In the traditional multi-mobile machine control method, the states of the front formation and the rear formation are usually determined when the positions are assigned, then an optimization algorithm is adopted to distribute the corresponding relation between the robots and the end positions, and when the movement planning is carried out, a method such as sequential assignment or preferential assignment is adopted, so that the mobile robots reach the distributed target positions, and the purposes of avoiding collision and collision are achieved. This approach is inefficient and cannot cope with complex scenes.
Therefore, a multi-mobile robot control method is needed to be capable of rapidly completing position assignment and real-time motion planning, so that a plurality of mobile robots can act at the same time to complete position assignment tasks without collision.
Disclosure of Invention
In view of the above-mentioned shortcomings of the prior art, an object of an embodiment of the present application is to provide a method, an apparatus and an electronic device for acquiring a control/dispatch model of a multi-mobile robot, which can rapidly complete position assignment and real-time motion planning, so that a plurality of mobile robots can act simultaneously to complete a position assignment task without collision.
In a first aspect, an embodiment of the present application provides a method for acquiring a dispatch model of a multi-mobile robot, including the steps of:
A1. establishing a multi-agent reinforcement learning algorithm simulation scene according to initial position information, collision radius and priority level information, obstacle center position information and collision radius information of an application scene and target position information of a plurality of mobile robots; taking each mobile robot as an intelligent body in the simulation scene, and setting the movable direction of each intelligent body;
A2. setting an Actor network and a Critic network for each intelligent agent based on a multi-intelligent-agent depth deterministic strategy gradient algorithm;
A3. repeating training the Actor network and the Critic network according to a preset reward and punishment mechanism, and taking the maximum total rewards of all the agents as targets until all the agents reach target positions, wherein the average rewards obtained by all the agents are not promoted;
the preset reward and punishment mechanism is as follows: rewarding based on the distance between the agent and the closest target location, the agent increasing a first negative value upon collision and a second negative value each time a search is performed before reaching the target location.

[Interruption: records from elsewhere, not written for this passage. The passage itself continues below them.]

$ cat config.mk
export PLATFORM = sky130hd
export DESIGN_NAME = dma_top
export DESIGN_NICKNAME = d
export VERILOG_FILES = /design/src/hw/dma_pkg.sv /design/src/hw/dma_cfg_if.sv /design/src/hw/dma_regs.sv /design/src/hw/dma_addr_gen.sv /design/src/hw/dma_engine.sv /design/src/hw/dma_top.sv
export SDC_FILE = /design/constraint.sdc
export NUM_CORES = 1
export LEC_CHECK = 0
export ABC_AREA = 1
export BUFFER_PORTS_ARGS = -buffer_cell sky130_fd_sc_hd__clkbuf_2
export CORE_UTILIZATION = 55
export CTS_CLUSTER_SIZE = 10
export DETAILED_ROUTE_END_ITERATION = 10
export GPL_ROUTABILITY_DRIVEN = 0
export GPL_TIMING_DRIVEN = 0
export PLACE_DENSITY = 0.85
export SYNTH_ARGS = -nofsm -noshare
export SYNTH_HDL_FRONTEND = slang
export SYNTH_SLANG_ARGS = --single-unit
$ cat constraint.sdc
create_clock -name clk -period 3.7 [get_ports clk]
set_input_delay 1.11 -clock clk [delete_from_list [all_inputs] [get_ports clk]]
set_output_delay 1.11 -clock clk [all_outputs]
set_load 0.005 [all_outputs]
$ cat src/hw/dma_pkg.sv
// ******************************
// word addresses are 21 bits, data words 16 bits
// strobe and control bit positions follow the Z80 register map
// ******************************

package dma_pkg;

    typedef logic [20:0] addr_t;   // DRAM word address
    typedef logic [15:0] word_t;
    typedef logic [7:0]  byte_t;   // Z80 bus and SPI byte
    typedef logic [2:0]  dev_t;

    // target device codes
    localparam dev_t DEV_RAM   = 3'd1;
    localparam dev_t DEV_SPI   = 3'd2;
    localparam dev_t DEV_IDE   = 3'd3;
    localparam dev_t DEV_CRAM  = 3'd4;  // write-only
    localparam dev_t DEV_SFILE = 3'd5;  // write-only

    // bit index of each register strobe in the port-write vector
    localparam int unsigned REG_SADDR_L = 0;
    localparam int unsigned REG_SADDR_H = 1;
    localparam int unsigned REG_SADDR_X = 2;
    localparam int unsigned REG_DADDR_L = 3;
    localparam int unsigned REG_DADDR_H = 4;
    localparam int unsigned REG_DADDR_X = 5;
    localparam int unsigned REG_LEN     = 6;
    localparam int unsigned REG_LAUNCH  = 7;
    localparam int unsigned REG_NUM     = 8;
    localparam int unsigned NUM_REGS    = 9;

    // control byte layout, device code sits in bits 2..0
    localparam int unsigned CTL_WNR   = 7;  // 1 = RAM to device
    localparam int unsigned CTL_ZWT   = 6;
    localparam int unsigned CTL_SALGN = 5;
    localparam int unsigned CTL_DALGN = 4;
    localparam int unsigned CTL_ASZ   = 3;  // aligned line size, 0 = 128, 1 = 256 words

endpackage

$ cat src/hw/dma_cfg_if.sv
// ******************************
// values are held from launch until the next launch
// launch is a single-cycle strobe
// ******************************

interface dma_cfg_if;
    import dma_pkg::*;

    dev_t  device;
    logic  wnr;        // 0 = device to RAM
    logic  zwt;
    logic  salgn;
    logic  dalgn;
    logic  asz;
    byte_t burst_len;  // words per burst minus one
    byte_t burst_num;  // bursts minus one
    logic  launch;

    modport regs (
        output device,
        output wnr,
        output zwt,
        output salgn,
        output dalgn,
        output asz,
        output burst_len,
        output burst_num,
        output launch
    );

    // alignment bits go to the address generators straight from the top
    modport engine (
        input device,
        input wnr,
        input zwt,
        input burst_len,
        input burst_num,
        input launch
    );

endinterface

$ cat src/hw/dma_regs.sv
// ******************************
// all register writes are dropped while a transfer runs
// latched fields are not reset, program before launch
// ******************************

module dma_regs (
    input  logic                            clk,
    input  logic [dma_pkg::NUM_REGS-1:0]    port_wr,
    input  dma_pkg::byte_t                  zdata,
    input  logic                            active,
    dma_cfg_if.regs                         cfg,
    output logic                            src_ld_lo,
    output logic                            src_ld_hi,
    output logic                            src_ld_ext,
    output logic                            dst_ld_lo,
    output logic                            dst_ld_hi,
    output logic                            dst_ld_ext
);
    import dma_pkg::*;

    logic [NUM_REGS-1:0] wr;

    assign wr = port_wr & {NUM_REGS{~active}};  // masked while busy

    // byte loads into the address counters
    assign src_ld_lo  = wr[REG_SADDR_L];
    assign src_ld_hi  = wr[REG_SADDR_H];
    assign src_ld_ext = wr[REG_SADDR_X];
    assign dst_ld_lo  = wr[REG_DADDR_L];
    assign dst_ld_hi  = wr[REG_DADDR_H];
    assign dst_ld_ext = wr[REG_DADDR_X];

    // the engine loads its counters on this same edge
    assign cfg.launch = wr[REG_LAUNCH];

    always_ff @(posedge clk)
    begin
        if (wr[REG_LEN])
        begin
            cfg.burst_len <= zdata;
        end
        if (wr[REG_NUM])
        begin
            cfg.burst_num <= zdata;
        end
    end

    // control byte, written together with the launch
    always_ff @(posedge clk)
    begin
        if (wr[REG_LAUNCH])
        begin
            cfg.wnr    <= zdata[CTL_WNR];
            cfg.zwt    <= zdata[CTL_ZWT];
            cfg.salgn  <= zdata[CTL_SALGN];
            cfg.dalgn  <= zdata[CTL_DALGN];
            cfg.asz    <= zdata[CTL_ASZ];
            cfg.device <= zdata[2:0];
        end
    end

    // a launch only comes from idle and always starts a transfer
    a_launch_from_idle: assert property (
        @(posedge clk) cfg.launch |-> !active ##1 active
    );

endmodule

$ cat src/hw/dma_addr_gen.sv
// ******************************
// a step takes priority over a Z80 byte load
// aligned mode reloads the low part at each burst end
// ******************************

module dma_addr_gen (
    input  logic            clk,
    input  dma_pkg::byte_t  zdata,
    input  logic            ld_lo,
    input  logic            ld_hi,
    input  logic            ld_ext,
    input  logic            align,
    input  logic            asz,
    input  logic            step,
    input  logic            burst_end,
    output dma_pkg::addr_t  addr
);
    import dma_pkg::*;

    byte_t       saved_lo;  // low part restored at each burst end
    logic [8:0]  inc_lo;
    byte_t       next_lo;
    logic [1:0]  add_line;
    logic [13:0] next_line;
    logic        next_mid;
    addr_t       next_addr;

    assign inc_lo  = {1'b0, addr[7:0]} + 9'd1;
    assign next_lo = (align && burst_end) ? saved_lo : inc_lo[7:0];

    // aligned: +128 or +256 words per burst; unaligned: carry out of the low byte
    always_comb
    begin
        if (align)
        begin
            add_line = {burst_end && asz, burst_end && !asz};
        end
        else
        begin
            add_line = {inc_lo[8], 1'b0};
        end
    end

    assign next_line = addr[20:7] + {12'd0, add_line};

    // bit 7 belongs to the low part only for 256-word lines
    assign next_mid  = align ? (asz ? next_lo[7] : next_line[0]) : inc_lo[7];
    assign next_addr = {next_line[13:1], next_mid, next_lo[6:0]};

    always_ff @(posedge clk)
    begin
        if (step)
        begin
            addr <= next_addr;
        end
        else
        begin
            if (ld_lo)
            begin
                addr[6:0]     <= zdata[7:1];
                saved_lo[6:0] <= zdata[7:1];
            end
            if (ld_hi)
            begin
                addr[12:7]  <= zdata[5:0];
                saved_lo[7] <= zdata[0];
            end
            if (ld_ext)
            begin
                addr[20:13] <= zdata;
            end
        end
    end

endmodule

$ cat src/hw/dma_engine.sv
// ******************************
// each word is a read phase then a write phase
// peers hold off completion as long as they like
// ******************************

module dma_engine (
    input  logic            clk,
    input  logic            rst_n,
    dma_cfg_if.engine       cfg,
    input  dma_pkg::addr_t  src_addr,
    input  dma_pkg::addr_t  dst_addr,
    output logic            src_step,
    output logic            dst_step,
    output logic            burst_end,
    output logic            active,
    output logic            wait_z80,
    output dma_pkg::word_t  data,
    output dma_pkg::byte_t  wraddr,
    output dma_pkg::addr_t  dram_addr,
    input  dma_pkg::word_t  dram_rddata,
    output dma_pkg::word_t  dram_wrdata,
    output logic            dram_req,
    output logic            dram_rnw,
    input  logic            dram_next,
    input  dma_pkg::byte_t  spi_rddata,
    output dma_pkg::byte_t  spi_wrdata,
    output logic            spi_req,
    input  logic            spi_stb,
    input  logic            spi_start,
    input  dma_pkg::word_t  ide_in,
    output dma_pkg::word_t  ide_out,
    output logic            ide_req,
    output logic            ide_rnw,
    input  logic            ide_stb,
    output logic            cram_we,
    output logic            sfile_we
);
    import dma_pkg::*;

    logic       phase;      // 0 = read, 1 = write
    logic       bsel;       // SPI byte lane, 0 = low
    logic       dv_ram, dv_spi, dv_ide, dv_crm, dv_sfl;
    logic       state_rd, state_wr, state_mem, state_dev;
    logic       dev_req, dev_stb, phase_end, word_done;
    logic       spi_int_stb, spi_int_start, ide_int_stb;
    byte_t      b_ctr;      // words left in burst
    logic [8:0] b_ctr_dec;
    logic [8:0] n_ctr;      // bursts left, msb set when idle
    logic [8:0] n_ctr_dec;

    assign dv_ram = (cfg.device == DEV_RAM);
    assign dv_spi = (cfg.device == DEV_SPI);
    assign dv_ide = (cfg.device == DEV_IDE);
    assign dv_crm = (cfg.device == DEV_CRAM) && cfg.wnr;   // tables are write-only
    assign dv_sfl = (cfg.device == DEV_SFILE) && cfg.wnr;

    // RAM mode uses DRAM in both phases
    assign state_rd  = ~phase;
    assign state_wr  = phase;
    assign state_mem = dv_ram || (cfg.wnr ^ phase);
    assign state_dev = !dv_ram && (cfg.wnr ^ !phase);

    assign spi_int_stb   = dv_spi && spi_stb;
    assign spi_int_start = dv_spi && spi_start;
    assign ide_int_stb   = dv_ide && ide_stb;

    assign dev_req  = active && state_dev;
    assign cram_we  = dev_req && dv_crm && state_wr;
    assign sfile_we = dev_req && dv_sfl && state_wr;
    assign dev_stb  = cram_we || sfile_we || ide_int_stb || (spi_int_stb && bsel);

    assign phase_end = active && ((state_mem && dram_next) || (state_dev && dev_stb));
    assign word_done = phase_end && state_wr;
    assign src_step  = phase_end && state_rd;
    assign dst_step  = word_done;

    // DRAM side
    assign dram_req    = active && state_mem;
    assign dram_rnw    = state_rd;
    assign dram_addr   = state_rd ? src_addr : dst_addr;
    assign dram_wrdata = data;

    assign spi_req    = dev_req && dv_spi;
    assign spi_wrdata = {8{state_rd}} | (bsel ? data[15:8] : data[7:0]);  // idle FF on reads
    assign ide_req    = dev_req && dv_ide;
    assign ide_rnw    = state_rd;
    assign ide_out    = data;

    assign wraddr   = dst_addr[7:0];
    assign wait_z80 = cfg.zwt && active;

    // read data capture
    always_ff @(posedge clk)
    begin
        if (state_rd)
        begin
            if (state_mem && dram_next)
            begin
                data <= dram_rddata;
            end
            if (ide_int_stb)
            begin
                data <= ide_in;
            end
            if (spi_int_start)
            begin
                if (bsel)
                begin
                    data[15:8] <= spi_rddata;
                end
                else
                begin
                    data[7:0] <= spi_rddata;
                end
            end
        end
    end

    always_ff @(posedge clk)
    begin
        if (!rst_n)
        begin
            phase <= 1'b0;
            bsel  <= 1'b0;
        end
        else if (cfg.launch)
        begin
            phase <= 1'b0;
            bsel  <= 1'b0;
        end
        else
        begin
            if (phase_end)
            begin
                phase <= ~phase;
            end
            if (spi_int_stb)
            begin
                bsel <= ~bsel;  // two bytes per word
            end
        end
    end

    assign b_ctr_dec = {1'b0, b_ctr} - 9'd1;
    assign burst_end = b_ctr_dec[8];    // last word of the burst
    assign n_ctr_dec = n_ctr - {8'd0, burst_end};
    assign active    = ~n_ctr[8];

    always_ff @(posedge clk)
    begin
        if (!rst_n)
        begin
            n_ctr <= 9'h100;
        end
        else if (cfg.launch)
        begin
            n_ctr <= {1'b0, cfg.burst_num};
        end
        else if (word_done)
        begin
            n_ctr <= n_ctr_dec;     // wraps to idle after the last burst
        end
    end

    always_ff @(posedge clk)
    begin
        if (cfg.launch)
        begin
            b_ctr <= cfg.burst_len;
        end
        else if (word_done)
        begin
            b_ctr <= burst_end ? cfg.burst_len : b_ctr_dec[7:0];
        end
    end

    a_one_peer: assert property (
        @(posedge clk) disable iff (!rst_n)
        (dram_req && (spi_req || ide_req || cram_we || sfile_we)) |-> dv_ram
    );

    a_quiet_idle: assert property (
        @(posedge clk) disable iff (!rst_n)
        !active |-> !(dram_req || spi_req || ide_req || cram_we || sfile_we)
    );

endmodule
<file path="src/design/nnPkg.sv">
`default_nettype none

package nnPkg;

	parameter int NumInputs = 10;
	parameter int NumNodes = 4;
	parameter int NodeLatency = 3; // input, sum, relu registers

	parameter int AddrWidth = 8;
	parameter int CountWidth = 8; // queue occupancy, also the status count field

	typedef logic signed [31:0] word_t;

	typedef struct packed {
		word_t [0:NumInputs-1] feat;
	} featureVec_t;

	typedef struct packed {
		word_t [0:NumNodes-1] act;
	} resultVec_t;

	typedef struct packed {
		word_t [0:NumInputs-1] w;
		word_t bias;
	} nodeWeights_t;

	typedef nodeWeights_t [0:NumNodes-1] layerWeights_t;

	// APB register map
	parameter logic [AddrWidth-1:0] FeatAddr = 8'h00;
	parameter logic [AddrWidth-1:0] CommitAddr = 8'h28;
	parameter logic [AddrWidth-1:0] StatusAddr = 8'h2C;
	parameter logic [AddrWidth-1:0] ResultAddr = 8'h30;
	parameter logic [AddrWidth-1:0] PopAddr = 8'h40;

	// node 3 carries a big negative bias so relu clamps often
	parameter layerWeights_t DefaultWeights = '{
		'{w: '{8171, -37, -3058, 4838, 3271, 5075, -2606, -8192, -95, 4320},
			bias: 633},
		'{w: '{-1203, 2917, 640, -4471, 88, 3306, -7150, 1999, 5210, -316},
			bias: -412},
		'{w: '{4409, -5620, 1377, 250, -2204, 7781, 93, -3340, 6018, 1152},
			bias: 2048},
		'{w: '{-3390, 1046, -812, 2675, -5133, 407, 3890, -1720, 211, -6044},
			bias: -2000000000}
	};

endpackage

`default_nettype wire

</file>
<file path="src/design/apbFeatureWriter.sv">
`timescale 1ns/1ps
`default_nettype none

module apbFeatureWriter (
	input logic clk,
	input logic reset,
	input logic psel,
	input logic penable,
	input logic pwrite,
	input logic [nnPkg::AddrWidth-1:0] paddr,
	input logic [31:0] pwdata,
	output logic [31:0] prdata,
	output logic pready,
	output logic pslverr,
	output logic featPush,
	output nnPkg::featureVec_t featData,
	input logic featFull,
	input nnPkg::resultVec_t resultHead,
	input logic resultEmpty,
	input logic [nnPkg::CountWidth-1:0] resultCount,
	output logic resultPop
);
	import nnPkg::*;

	localparam int FeatIdxW = $clog2(NumInputs);
	localparam int ResIdxW = $clog2(NumNodes);

	featureVec_t featRegs;
	logic access;
	logic [AddrWidth-1:0] featOffset;
	logic [AddrWidth-1:0] resultOffset;
	logic [FeatIdxW-1:0] featIdx;
	logic [ResIdxW-1:0] resultIdx;
	logic featHit;
	logic commitHit;
	logic statusHit;
	logic resultHit;
	logic popHit;
	logic mapped;
	logic emptyErr;
	logic [31:0] statusWord;

	assign access = psel & penable;

	// address decode, offsets keep the range checks one-sided
	assign featOffset = paddr - FeatAddr;
	assign resultOffset = paddr - ResultAddr;
	assign featIdx = featOffset[FeatIdxW+1:2];
	assign resultIdx = resultOffset[ResIdxW+1:2];

	assign featHit = (featOffset < AddrWidth'(4 * NumInputs)) && (featOffset[1:0] == 2'b00);
	assign commitHit = (paddr == CommitAddr) && pwrite;
	assign statusHit = (paddr == StatusAddr) && !pwrite;
	assign resultHit = (resultOffset < AddrWidth'(4 * NumNodes)) && (resultOffset[1:0] == 2'b00)
		&& !pwrite;
	assign popHit = (paddr == PopAddr) && pwrite;

	assign mapped = featHit | commitHit | statusHit | resultHit | popHit;
	assign emptyErr = (resultHit | popHit) & resultEmpty;

	// only a commit into a full feature queue waits
	assign pready = !(access && commitHit && featFull);
	assign pslverr = access && (!mapped || emptyErr);

	assign featPush = access & commitHit & ~featFull;
	assign resultPop = access & popHit & ~resultEmpty;
	assign featData = featRegs;

	assign statusWord = {{(24 - CountWidth){1'b0}}, resultCount, 6'b0, featFull, !resultEmpty};

	always_comb
	begin
		prdata = '0;
		if (!pwrite)
		begin
			if (featHit)
				prdata = featRegs.feat[featIdx];
			else if (statusHit)
				prdata = statusWord;
			else if (resultHit && !resultEmpty)
				prdata = resultHead.act[resultIdx];
		end
	end

	// feature registers survive a commit, so a vector can be resent as is
	always_ff @(posedge clk)
	begin
		if (reset)
			featRegs <= '0;
		else if (access && pwrite && featHit)
			featRegs.feat[featIdx] <= pwdata;
	end

endmodule

`default_nettype wire

</file>
<file path="config.mk">
export PLATFORM = sky130hd
export DESIGN_NAME = apbFeatureWriter
export DESIGN_NICKNAME = d
export VERILOG_FILES = /design/src/design/nnPkg.sv /design/src/design/apbFeatureWriter.sv
export SDC_FILE = /design/constraint.sdc
export NUM_CORES = 1
export LEC_CHECK = 0
export ABC_AREA = 1
export BUFFER_PORTS_ARGS = -buffer_cell sky130_fd_sc_hd__buf_2
export CAP_MARGIN = 20
export CORE_AREA = 2 2 230 232
export DETAILED_ROUTE_END_ITERATION = 12
export DIE_AREA = 0 0 232 234
export PLACE_DENSITY = 0.61
export SETUP_SLACK_MARGIN = 0.2
export SLEW_MARGIN = 20
export SYNTH_ARGS = -nofsm -noshare
export SYNTH_HDL_FRONTEND = slang
export SYNTH_SLANG_ARGS = --single-unit
</file>
<file path="constraint.sdc">
create_clock -name clk -period 3.69 [get_ports clk]
set_input_delay 0.738 -clock clk [delete_from_list [all_inputs] [get_ports clk]]
set_output_delay 0.738 -clock clk [all_outputs]
set_load 0.05 [all_outputs]
</file>
==> impl_results.md <==
* Die X-Extent at 232 um
* Most common flop cell mapped by yosys: sky130_fd_sc_hd__dfxtp_1
* Router iterations before antenna repair at 7
* Summed area of non-filler cells in the final layout at ~0.022 mm^2
* Number of buffers inserted to repair setup after CTS at 0
* Hold_sp: featData[278]
* Async set-reset flop share out of synthesis at 0
* Setup clock skew after layout at 0 ns
* Clock slew at reported path FFs at approximately 0.06 ns
* EDFF count, synth at 0
* Synthesized Nets at 3415
* Run status: finished, final reports clean
* Overall die area at 0.0543 mm^2
* Routability congestion estimate at ~0.96
* Post-synthesis share of cell area spent on full adders, half adders and majority gates at 0
* Fraction of the yosys area taken by sequential cells at 0.358
* Final Hold Slack at about 0.53 ns
* Post-synth design cell area at 0.0179 mm^2
* CP Class: in -> out
* Number of cells on the worst reg-to-reg path at 4
* Complex-gate fraction of the synthesized area at 0.0151
* Simple logic cell fraction of the synthesized area at 0.497
* DRC violations left at 0
* TritonCTS clock tree: done
* Average wire per standard cell at 19.0 um
* Boundary Pins at 539
* Final-report setup violation count at 0
* Worst setup slack for register-to-register paths at 2.87 ns
* H-Tree Level Count at 2
* Critical Path End Type: output port
* Endpoint of the worst hold-timing path: featData[278]
* Worst reg2reg path startpoint: featData[16]
* Starting density of the core at 0.344
* Xor/xnor cell area share of the yosys netlist at 0
* Delay-heaviest family, CP: buffers and inverters
* Worst rel slew slack at 0.475
* Total via count in the routed design at between 20000 and 25000
* Largest family of logic cells by synthesized area: simple AND/OR/NAND/NOR gates
* Clock insertion delay at the later pin of the skew report at 0.54 ns
* Number of endpoints with negative hold slack in the final report at 0
* Number of sinks driven by the clock tree at 320
* Via count of the first global-routing pass at 17900
* Fraction of synthesized area in multiplexers at 0
* Post-DRT Antenna Nets at 0
* Maximum resistive drop on vdd at 0.000252 V
* Overall routing resource usage at 0.295
* Synth top area cells: sky130_fd_sc_hd__dfxtp_1, sky130_fd_sc_hd__nand2_1, sky130_fd_sc_hd__nor2_1
* Detail-routed via count per cell at 4.70
* Number of violations reported at the end of detailed-routing iteration 0 at 2192
* Number of unique standard cell types used by synthesis at 23
* Post-synth top area share at 0.358
* Required time of the critical path at 2.95 ns
* Nets at between 3000 and 4000
* Synthesized netlist cell count at approximately 3200
* Number of slew-limit violations in the final report at 0
* Most used standard cell by instance count after synthesis: sky130_fd_sc_hd__nand2_1
* Critical-path cell with the highest stage delay: sky130_fd_sc_hd__buf_4
* Global route overflow at 0
* Buffer levels on the longest clock path at 3
* Crit path DAT at 2.64 ns
* Cell type with the highest aggregate area in the netlist: sky130_fd_sc_hd__dfxtp_1
* FILL cells at 5677
* Part of the cycle the worst path needs at 0.916
* List of most frequent post-synthesis cells: sky130_fd_sc_hd__nand2_1, sky130_fd_sc_hd__nor2_1, sky130_fd_sc_hd__inv_1
* Warnings from Yosys at 0
* Inserted Clock Buffers at 38
* Fraction of final layout cells sized beyond drive strength 1 at 0.183
* Reg2Reg Capture Point: featData[16]
* Worst-path fanout max at 13
* Sequence of cells on the critical path: buf_2 > clkinv_2 > nand2_1 > buf_4 > nor2_1 > nor2_1 > nand3_1 > nand3_1 > nand2_1 > nor2_1 > buf_2
* P per Cell Area at ~350 mW/mm^2
* Core Region at 0.0520 mm^2
* Final core area utilization at 0.432
* Detailed placer's ending HPWL at 62.7 mm
* Global-route wire length before repair at 119 mm
* Post-layout min period at 3.38 ns
* Hold Path Class: reg -> reg
* Hold Path Cell Cnt at 4
* Static leakage at 13.7 nW
* Vertical die dimension at roughly 230 um
* Max reg flops at between 300 and 400
* Biggest cell delay along the critical path at 0.28 ns
* Count of standard-cell rows at 84
* Root Buffer Master: sky130_fd_sc_hd__clkbuf_16
* Initial antenna violation count at 7
* Area Growth Syn to Fin at 25.6%
* Pre-CTS setup slack at 0.330 ns
* Post-cts resize count at 0
* Number of hold-repair buffers added at the cts stage at 0
* Post-synthesis area per instance at 5.54 um^2
* Largest net degree at the start of global routing at between 100 and 150
* Most numerous cell on the critical path: sky130_fd_sc_hd__nor2_1
* FF+latch count, synth at 320
* Fmax at ~0.30 GHz
* Number of stages on the worst setup path at 11
* Total routed wirelength at about 83 mm
* Area after detailed placement at 0.0213 mm^2
* Post-layout worst setup margin at slightly above 0.3 ns
* Startpoint type of the worst setup path: input pin
* Slew at the pin with the worst max-slew slack at approximately 0.8 ns
* Final-layout setup total negative slack at 0 ns
* Number of buffer and inverter instances along the worst setup path at 4
* Count of input and output buffers at about 540
* Unrepaired setup endpoints after global routing: false
* Max-capacitance violation count at 0
-- cells in the final DEF, fill, tap and decap left out, types with 5 or more instances in the layout --
| cell | count |
|---|---|
| sky130_fd_sc_hd__nor2_4 | 5 |
| sky130_fd_sc_hd__inv_2 | 6 |
| sky130_fd_sc_hd__a21oi_1 | 22 |
| sky130_fd_sc_hd__nor2_1 | 936 |
| sky130_fd_sc_hd__buf_2 | 533 |
| sky130_fd_sc_hd__buf_4 | 39 |
| sky130_fd_sc_hd__inv_1 | 373 |
| sky130_fd_sc_hd__nor3_1 | 5 |
| sky130_fd_sc_hd__clkbuf_16 | 41 |
| sky130_fd_sc_hd__nand3_1 | 100 |
| sky130_fd_sc_hd__clkbuf_8 | 8 |
| sky130_fd_sc_hd__o21ai_0 | 32 |
| sky130_fd_sc_hd__nand3_4 | 9 |
| sky130_fd_sc_hd__buf_12 | 20 |
| sky130_fd_sc_hd__dfxtp_1 | 320 |
| sky130_fd_sc_hd__clkbuf_1 | 11 |
| sky130_fd_sc_hd__nand2_1 | 1187 |
| sky130_fd_sc_hd__nand4_1 | 24 |
-- cell families (layout without fill, tap and decap cells) --
kind of cell | count (synthesis) | after routing
buffers and inverters | 584 | 1038
DFF | 320 | 320
other | 0 | 3
AOI/OAI and AO/OA | 54 | 54
and+or+nand+nor | 2274 | 2274
-- final cells by class --
class                   count  area [um^2]  share of cell area
multi-input cells        2328         9190               0.409
flip-flops and latches    320         6410               0.285
repair buffers            594         3380               0.150
inverters                 382         1450              0.0643
clock buffers              60         1180              0.0524
well taps                 688          861              0.0383
clock inverters             2         12.5            0.000557
diodes                      3         7.51            0.000334
-- worst min-delay path, stage by stage (launching register included) --
cell                      delay, ns
sky130_fd_sc_hd__dfxtp_1       0.32
sky130_fd_sc_hd__inv_1         0.05
sky130_fd_sc_hd__nand2_1       0.04
sky130_fd_sc_hd__nand2_1       0.05
sky130_fd_sc_hd__nor2_1        0.03
-- routing by layer --
layer  GRT usage  part of all wire
met1       0.405              0.44
met2       0.441              0.42
met3      0.0767              0.10
met4       0.112             0.040
met5           0                 0
-- where the power goes --
part | internal, mW | switching [mW]
Combinational | 0.224 | 0.564
Clock | 2.17 | 1.55
Sequential | 3.46 | 0.00140
-- worst max-delay path by stage --
stage / start / to
floorplan: paddr[3] / featPush
global placement: paddr[2] / prdata[17]
detailed placement: paddr[2] / prdata[20]
CTS: paddr[2] / prdata[20]
global route: paddr[2] / prdata[14]
finish: paddr[2] / prdata[20]
-- stage by stage --
step | power [mW] | cells
after floorplan | 3.95 | 3232
after global placement | 4.31 | 4312
after detailed placement | 4.31 | 4312
after CTS | 8.01 | 4374
after global routing | 8.22 | 4377
final | 7.96 | 4377
Note: power is estimated with default switching activity, not from simulation.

In the method for acquiring the multi-mobile robot dispatch model, in step A3, the priority level information of the mobile robot is used as the weight value of the corresponding intelligent agent; weighting and adding the reward values acquired by all the agents as the total reward; and the average prize is calculated using the formula:
wherein,for average rewarding->Prize value for the ith agent, < +.>Is the weight value of the ith agent.
In a second aspect, an embodiment of the present application provides a method for controlling a multi-mobile robot, including the steps of:
s1, acquiring initial position information and identity identification information of each mobile robot;
s2, acquiring target position information;
s3, acquiring a multi-mobile robot dispatch model; the multi-mobile robot dispatch model is obtained through the multi-mobile robot dispatch model obtaining method;
s4, inputting the initial position information, the identity identification information and the target position information into the multi-mobile robot dispatch model to acquire destination information and motion path information assigned to each mobile robot;
s5, the destination information and the motion path information are sent to the corresponding mobile robot.
In the multi-mobile robot control method, in step S5, motion path information is sent to the corresponding mobile robot step by step, and the motion path information of each step includes motion direction information and pushing force information.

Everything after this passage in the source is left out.